You still didn't answer the question, what does "it will take a lot of data" mean.

You need to quantify that statement unless its useless.

You say that Tesla has "lot of data" but you dont want to quantify "lot of data". So you are making it about Tesla.

If I had to speculate...

There are at least 6 million intersections in the main 500 or so urbanized areas of the U.S. (So probably even more including rural).

Every intersection should be "tested" N number of times. N is related to the dimensionality and complexity of the problem. N ~ 2^D where D = # dimensions.

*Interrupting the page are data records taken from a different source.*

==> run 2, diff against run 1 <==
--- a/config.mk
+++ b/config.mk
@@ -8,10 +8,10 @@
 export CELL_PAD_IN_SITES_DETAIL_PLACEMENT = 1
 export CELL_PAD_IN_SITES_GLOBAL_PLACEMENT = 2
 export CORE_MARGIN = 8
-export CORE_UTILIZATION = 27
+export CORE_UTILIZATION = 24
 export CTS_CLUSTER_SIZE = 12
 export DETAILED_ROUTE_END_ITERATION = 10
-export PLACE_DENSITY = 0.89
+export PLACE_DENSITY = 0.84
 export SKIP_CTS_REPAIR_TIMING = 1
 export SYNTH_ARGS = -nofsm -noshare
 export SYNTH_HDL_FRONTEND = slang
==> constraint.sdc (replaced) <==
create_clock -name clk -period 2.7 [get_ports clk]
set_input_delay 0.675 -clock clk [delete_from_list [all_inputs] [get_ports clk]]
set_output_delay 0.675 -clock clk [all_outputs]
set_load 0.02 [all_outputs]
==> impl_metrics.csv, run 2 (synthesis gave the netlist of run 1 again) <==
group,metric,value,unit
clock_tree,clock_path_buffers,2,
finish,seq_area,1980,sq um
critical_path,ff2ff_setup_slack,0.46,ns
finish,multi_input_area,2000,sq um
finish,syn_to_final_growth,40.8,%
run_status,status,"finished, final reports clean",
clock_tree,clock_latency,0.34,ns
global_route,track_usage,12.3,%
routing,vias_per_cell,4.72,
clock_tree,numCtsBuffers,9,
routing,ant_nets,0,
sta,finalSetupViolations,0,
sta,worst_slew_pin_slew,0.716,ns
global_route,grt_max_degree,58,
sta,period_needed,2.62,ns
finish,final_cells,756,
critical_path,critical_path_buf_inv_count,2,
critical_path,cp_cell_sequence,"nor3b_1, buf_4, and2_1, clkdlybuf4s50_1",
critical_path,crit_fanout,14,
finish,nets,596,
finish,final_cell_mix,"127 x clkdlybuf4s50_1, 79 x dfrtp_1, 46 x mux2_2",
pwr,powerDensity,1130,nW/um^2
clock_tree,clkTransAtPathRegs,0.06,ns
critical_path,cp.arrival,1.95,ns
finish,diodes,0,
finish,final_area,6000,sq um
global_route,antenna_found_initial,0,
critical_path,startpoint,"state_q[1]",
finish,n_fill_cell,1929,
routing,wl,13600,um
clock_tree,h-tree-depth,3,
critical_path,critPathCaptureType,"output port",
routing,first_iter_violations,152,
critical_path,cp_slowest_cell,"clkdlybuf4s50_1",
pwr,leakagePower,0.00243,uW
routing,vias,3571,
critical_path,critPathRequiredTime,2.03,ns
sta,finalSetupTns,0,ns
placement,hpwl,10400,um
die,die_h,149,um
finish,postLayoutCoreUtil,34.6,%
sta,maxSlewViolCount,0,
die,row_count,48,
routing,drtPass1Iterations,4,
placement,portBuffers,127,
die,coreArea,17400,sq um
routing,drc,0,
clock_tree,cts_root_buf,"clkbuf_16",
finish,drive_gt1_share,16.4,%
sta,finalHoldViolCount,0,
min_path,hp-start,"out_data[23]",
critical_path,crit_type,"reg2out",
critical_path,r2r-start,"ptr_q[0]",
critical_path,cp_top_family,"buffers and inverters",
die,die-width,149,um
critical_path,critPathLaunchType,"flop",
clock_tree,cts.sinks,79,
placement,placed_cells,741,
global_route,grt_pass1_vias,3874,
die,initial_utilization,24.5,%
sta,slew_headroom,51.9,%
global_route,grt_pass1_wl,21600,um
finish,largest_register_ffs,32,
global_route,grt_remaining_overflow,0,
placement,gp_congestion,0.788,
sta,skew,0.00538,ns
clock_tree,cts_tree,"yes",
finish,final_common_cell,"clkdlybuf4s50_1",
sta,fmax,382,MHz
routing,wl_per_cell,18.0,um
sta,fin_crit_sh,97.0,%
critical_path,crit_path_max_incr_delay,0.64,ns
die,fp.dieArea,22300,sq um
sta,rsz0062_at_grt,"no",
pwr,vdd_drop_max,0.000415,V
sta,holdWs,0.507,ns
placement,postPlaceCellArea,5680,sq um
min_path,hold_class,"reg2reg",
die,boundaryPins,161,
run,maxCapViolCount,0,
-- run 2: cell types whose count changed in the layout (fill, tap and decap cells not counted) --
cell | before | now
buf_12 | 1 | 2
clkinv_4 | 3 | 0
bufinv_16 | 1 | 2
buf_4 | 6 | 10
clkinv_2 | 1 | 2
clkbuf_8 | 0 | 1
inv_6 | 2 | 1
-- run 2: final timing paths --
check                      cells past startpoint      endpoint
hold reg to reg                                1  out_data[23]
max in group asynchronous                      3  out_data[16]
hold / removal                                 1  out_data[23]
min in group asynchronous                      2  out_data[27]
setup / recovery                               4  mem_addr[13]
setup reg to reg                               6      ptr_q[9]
**src/rtl/riscv_pkg.sv**
```systemverilog
// Shared definitions for the fetch / decode slice of the core.
//   fetch_state_t : fetch sequencer states
//   imm_type_t    : immediate formats understood by imm_generator
//   NOP_INSTR     : instruction presented before the first fetch completes
//   DEFAULT_RESET_PC : boot address used when no override is given
package riscv_pkg;

    localparam logic [31:0] NOP_INSTR        = 32'h0000_0013;
    localparam logic [31:0] DEFAULT_RESET_PC = 32'h0000_0000;

    typedef enum logic [1:0] {
        BOOT,
        FETCH,
        HOLD,
        TRAP
    } fetch_state_t;

    typedef enum logic [1:0] {
        IMM_J = 2'b00,
        IMM_I = 2'b01,
        IMM_S = 2'b10,
        IMM_B = 2'b11
    } imm_type_t;

endpackage

```
**src/rtl/next_pc_calc.sv**
```systemverilog
// Combinational next-PC selection for the fetch stage.
//   pc              : address of the instruction being retired
//   immediate_value : sign-extended immediate from imm_generator
//   rs1_value       : register-file rs1 read data
//   branch_taken    : conditional branch resolved taken
//   jump            : JAL
//   jalr            : JALR (highest priority)
//   next_pc         : address of the following instruction
//   misaligned      : next_pc is not 4-byte aligned
// All arithmetic wraps modulo 2^XLEN.
module next_pc_calc #(
    parameter int unsigned XLEN = 32
) (
    input  logic [XLEN-1:0] pc,
    input  logic [XLEN-1:0] immediate_value,
    input  logic [XLEN-1:0] rs1_value,
    input  logic            branch_taken,
    input  logic            jump,
    input  logic            jalr,
    output logic [XLEN-1:0] next_pc,
    output logic            misaligned
);

    logic [XLEN-1:0] jalr_sum;

    assign jalr_sum = rs1_value + immediate_value;

    always_comb begin
        next_pc = pc + XLEN'(4);
        if (jalr) begin
            // JALR drops bit 0 before alignment is judged; bit 1 still traps.
            next_pc = {jalr_sum[XLEN-1:1], 1'b0};
        end else if (jump || branch_taken) begin
            next_pc = pc + immediate_value;
        end
        misaligned = (next_pc[1:0] != 2'b00);
    end

endmodule

```
**src/rtl/fetch_unit.sv**
```systemverilog
// Instruction-fetch stage with a req/ready memory handshake.
//   clk, rst         : clock, asynchronous active-high reset
//   imem_req/addr    : fetch request and byte address (addr == pc)
//   imem_ready/rdata : memory response, sampled only while requesting
//   instruction      : registered instruction word for decode
//   instr_valid      : instruction/pc valid, waiting for instr_accept
//   instr_accept     : core retired the presented instruction
//   pc, pc_plus4     : current instruction address and its link value
//   branch_taken, jump, jalr, immediate_value, rs1_value :
//                      next-PC controls, sampled on an accepted instruction
//   misaligned_err   : sticky trap flag, cleared only by reset
//   fetch_count      : number of accepted instructions (wraps)
module fetch_unit
    import riscv_pkg::*;
#(
    parameter int unsigned     XLEN     = 32,
    parameter logic [XLEN-1:0] RESET_PC = DEFAULT_RESET_PC
) (
    input  logic            clk,
    input  logic            rst,
    output logic            imem_req,
    output logic [XLEN-1:0] imem_addr,
    input  logic            imem_ready,
    input  logic [XLEN-1:0] imem_rdata,
    output logic [XLEN-1:0] instruction,
    output logic            instr_valid,
    input  logic            instr_accept,
    output logic [XLEN-1:0] pc,
    output logic [XLEN-1:0] pc_plus4,
    input  logic            branch_taken,
    input  logic            jump,
    input  logic            jalr,
    input  logic [XLEN-1:0] immediate_value,
    input  logic [XLEN-1:0] rs1_value,
    output logic            misaligned_err,
    output logic [XLEN-1:0] fetch_count
);

    fetch_state_t    state_q;
    fetch_state_t    state_d;
    logic [XLEN-1:0] pc_q;
    logic [XLEN-1:0] instr_q;
    logic [XLEN-1:0] count_q;
    logic [XLEN-1:0] next_pc;
    logic            next_misaligned;
    logic            capture;
    logic            accept;

    next_pc_calc #(
        .XLEN (XLEN)
    ) u_next_pc_calc (
        .pc              (pc_q),
        .immediate_value (immediate_value),
        .rs1_value       (rs1_value),
        .branch_taken    (branch_taken),
        .jump            (jump),
        .jalr            (jalr),
        .next_pc         (next_pc),
        .misaligned      (next_misaligned)
    );

    assign capture = (state_q == FETCH) && imem_ready;
    assign accept  = (state_q == HOLD) && instr_accept;

    always_comb begin
        state_d = state_q;
        case (state_q)
            BOOT:    state_d = FETCH;
            FETCH:   if (imem_ready) state_d = HOLD;
            HOLD:    if (instr_accept) state_d = next_misaligned ? TRAP : FETCH;
            TRAP:    state_d = TRAP;
            default: state_d = BOOT;
        endcase
    end

    // Handshake outputs decode the state register directly, so reset
    // removes them without waiting for a clock edge.
    always_comb begin
        imem_req       = (state_q == FETCH);
        instr_valid    = (state_q == HOLD);
        misaligned_err = (state_q == TRAP);
    end

    always_ff @(posedge clk or posedge rst) begin
        if (rst) begin
            state_q <= BOOT;
            pc_q    <= RESET_PC;
            instr_q <= NOP_INSTR;
            count_q <= '0;
        end else begin
            state_q <= state_d;
            if (capture) begin
                instr_q <= imem_rdata;
            end
            if (accept) begin
                pc_q    <= next_pc;
                count_q <= count_q + XLEN'(1);
            end
        end
    end

    assign imem_addr   = pc_q;
    assign pc          = pc_q;
    assign pc_plus4    = pc_q + XLEN'(4);
    assign instruction = instr_q;
    assign fetch_count = count_q;

endmodule

```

Dimensions are things like

1) Is it nighttime vs daytime?

2) Raining vs not

3) Foggy vs not

4) Pedestrian crossing vs not

We could probably come up with a 100 or so dimensions (just a guess). 2^100 = 1267650600228229401496703205376

And right now we are assuming sampling each intersection with each combination of conditions just one time is sufficient. But it probably should be 10, or 100 times.

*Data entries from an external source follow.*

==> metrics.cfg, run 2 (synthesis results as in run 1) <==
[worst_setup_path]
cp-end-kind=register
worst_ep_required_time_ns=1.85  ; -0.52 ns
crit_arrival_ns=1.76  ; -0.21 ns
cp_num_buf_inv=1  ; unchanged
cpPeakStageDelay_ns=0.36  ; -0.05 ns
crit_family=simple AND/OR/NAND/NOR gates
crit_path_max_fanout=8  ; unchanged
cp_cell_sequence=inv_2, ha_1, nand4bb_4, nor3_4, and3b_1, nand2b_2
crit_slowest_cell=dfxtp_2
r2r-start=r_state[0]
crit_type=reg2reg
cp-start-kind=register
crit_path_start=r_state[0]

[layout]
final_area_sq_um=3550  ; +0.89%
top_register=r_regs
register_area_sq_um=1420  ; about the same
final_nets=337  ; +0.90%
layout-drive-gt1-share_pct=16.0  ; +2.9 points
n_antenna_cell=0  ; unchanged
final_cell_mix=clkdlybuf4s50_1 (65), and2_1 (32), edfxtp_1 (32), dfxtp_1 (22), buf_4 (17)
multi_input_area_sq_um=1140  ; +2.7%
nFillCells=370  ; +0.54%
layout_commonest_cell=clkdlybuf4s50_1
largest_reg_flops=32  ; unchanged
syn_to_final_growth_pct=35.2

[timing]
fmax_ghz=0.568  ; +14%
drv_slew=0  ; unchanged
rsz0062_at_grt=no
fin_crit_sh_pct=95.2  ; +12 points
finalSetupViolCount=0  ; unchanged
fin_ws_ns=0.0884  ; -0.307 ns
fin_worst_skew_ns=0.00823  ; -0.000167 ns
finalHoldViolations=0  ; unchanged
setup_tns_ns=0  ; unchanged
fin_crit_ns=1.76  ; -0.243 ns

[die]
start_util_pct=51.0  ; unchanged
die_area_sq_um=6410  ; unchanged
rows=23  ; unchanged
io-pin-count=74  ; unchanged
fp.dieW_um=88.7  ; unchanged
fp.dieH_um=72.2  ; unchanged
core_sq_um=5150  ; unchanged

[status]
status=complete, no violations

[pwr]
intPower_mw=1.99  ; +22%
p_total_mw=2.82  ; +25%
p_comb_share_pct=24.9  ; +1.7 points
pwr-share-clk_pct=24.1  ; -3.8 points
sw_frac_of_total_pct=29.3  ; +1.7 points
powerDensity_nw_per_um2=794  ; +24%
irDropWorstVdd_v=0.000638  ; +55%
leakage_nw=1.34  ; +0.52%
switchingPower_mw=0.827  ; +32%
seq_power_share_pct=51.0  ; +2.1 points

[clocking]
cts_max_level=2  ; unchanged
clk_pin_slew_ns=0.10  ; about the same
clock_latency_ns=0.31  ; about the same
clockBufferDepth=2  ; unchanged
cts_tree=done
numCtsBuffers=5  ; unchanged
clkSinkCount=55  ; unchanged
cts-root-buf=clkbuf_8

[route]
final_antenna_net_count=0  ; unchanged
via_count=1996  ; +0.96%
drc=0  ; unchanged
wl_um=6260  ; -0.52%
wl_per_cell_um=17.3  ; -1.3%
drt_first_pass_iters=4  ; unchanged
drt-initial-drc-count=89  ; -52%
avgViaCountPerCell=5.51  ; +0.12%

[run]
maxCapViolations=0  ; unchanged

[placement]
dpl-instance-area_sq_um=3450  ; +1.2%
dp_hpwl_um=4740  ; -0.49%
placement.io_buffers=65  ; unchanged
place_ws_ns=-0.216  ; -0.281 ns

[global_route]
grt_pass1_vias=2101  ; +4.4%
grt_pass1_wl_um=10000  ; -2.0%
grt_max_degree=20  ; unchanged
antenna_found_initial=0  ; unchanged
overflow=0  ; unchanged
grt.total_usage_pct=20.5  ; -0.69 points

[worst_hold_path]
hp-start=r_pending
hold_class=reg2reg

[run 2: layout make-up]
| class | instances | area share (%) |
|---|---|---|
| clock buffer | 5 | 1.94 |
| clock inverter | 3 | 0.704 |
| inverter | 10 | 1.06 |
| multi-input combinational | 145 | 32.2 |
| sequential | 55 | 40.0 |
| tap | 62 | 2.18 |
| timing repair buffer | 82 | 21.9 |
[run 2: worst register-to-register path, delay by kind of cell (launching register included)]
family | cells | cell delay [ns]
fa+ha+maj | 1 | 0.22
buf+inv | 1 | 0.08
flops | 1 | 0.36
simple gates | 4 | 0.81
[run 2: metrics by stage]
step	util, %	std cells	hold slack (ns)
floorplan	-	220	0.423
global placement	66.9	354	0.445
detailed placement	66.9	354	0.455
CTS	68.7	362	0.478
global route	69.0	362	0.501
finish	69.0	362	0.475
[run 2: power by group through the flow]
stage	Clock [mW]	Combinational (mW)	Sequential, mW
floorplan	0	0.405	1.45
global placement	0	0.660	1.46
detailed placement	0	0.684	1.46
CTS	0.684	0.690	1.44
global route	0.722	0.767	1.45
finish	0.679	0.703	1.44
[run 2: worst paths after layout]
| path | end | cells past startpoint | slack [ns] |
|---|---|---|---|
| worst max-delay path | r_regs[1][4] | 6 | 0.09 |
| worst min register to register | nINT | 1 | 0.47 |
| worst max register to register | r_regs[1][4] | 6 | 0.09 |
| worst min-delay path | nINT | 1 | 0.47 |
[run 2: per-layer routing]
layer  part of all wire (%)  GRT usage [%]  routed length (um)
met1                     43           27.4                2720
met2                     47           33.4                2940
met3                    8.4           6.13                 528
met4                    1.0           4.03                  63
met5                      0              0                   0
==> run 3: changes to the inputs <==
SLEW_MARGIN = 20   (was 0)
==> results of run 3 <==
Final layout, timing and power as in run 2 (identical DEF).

so 6 million x 100 samples x 1267650600228229401496703205376 combinations.

So we need ~ 7 x 10^32 cases.

Now, most of these cases will be redundant. Probably 99.999999 % will be useless. The problem is, you don't know which ones! So, a test vehicle may not have to save and send the data back to the cloud for training, but the test vehicle has to at least see it and compare it with whatever inference model is running.

This is the

*conservative* approach. Waymo, of course, has nothing close to this. Tesla does not either. But we know with say 100,000 or 1,000,000 vehicles (in a few years) in the U.S., most intersections can be sampled 10 to 100 times daily. Then in one year, each intersection could be sampled 30,000 times. So we could have 200 billion intersection samples per year (2 x 10^10).

2 x 10^10 still doesn't reach the 7 x 10^32 came up with. So

**no**, Tesla would not have enough data to match my conservative estimate of how much data needs to be seen.

But, of course we hope that each intersection doesn't really need to be sampled 2^100 times, hopefully there is a bunch of overlap in edge cases. How many orders of magnitude can be chopped off? Only the performance of the algorithms over time will tell us.

Tesla (and maybe eventually in a few years Mobileye) will be able to run their algorithm on every intersection in the U.S. daily to see when both their training accuracy has reach an ultimate asymptote and see performance on unseen diverse test data to make sure performance on test data matches training data.

Waymo, Cruise

**do not and will not **have that. They are banking on most of those intersections not mattering, most interactions not mattering.

Lot's of assumptions.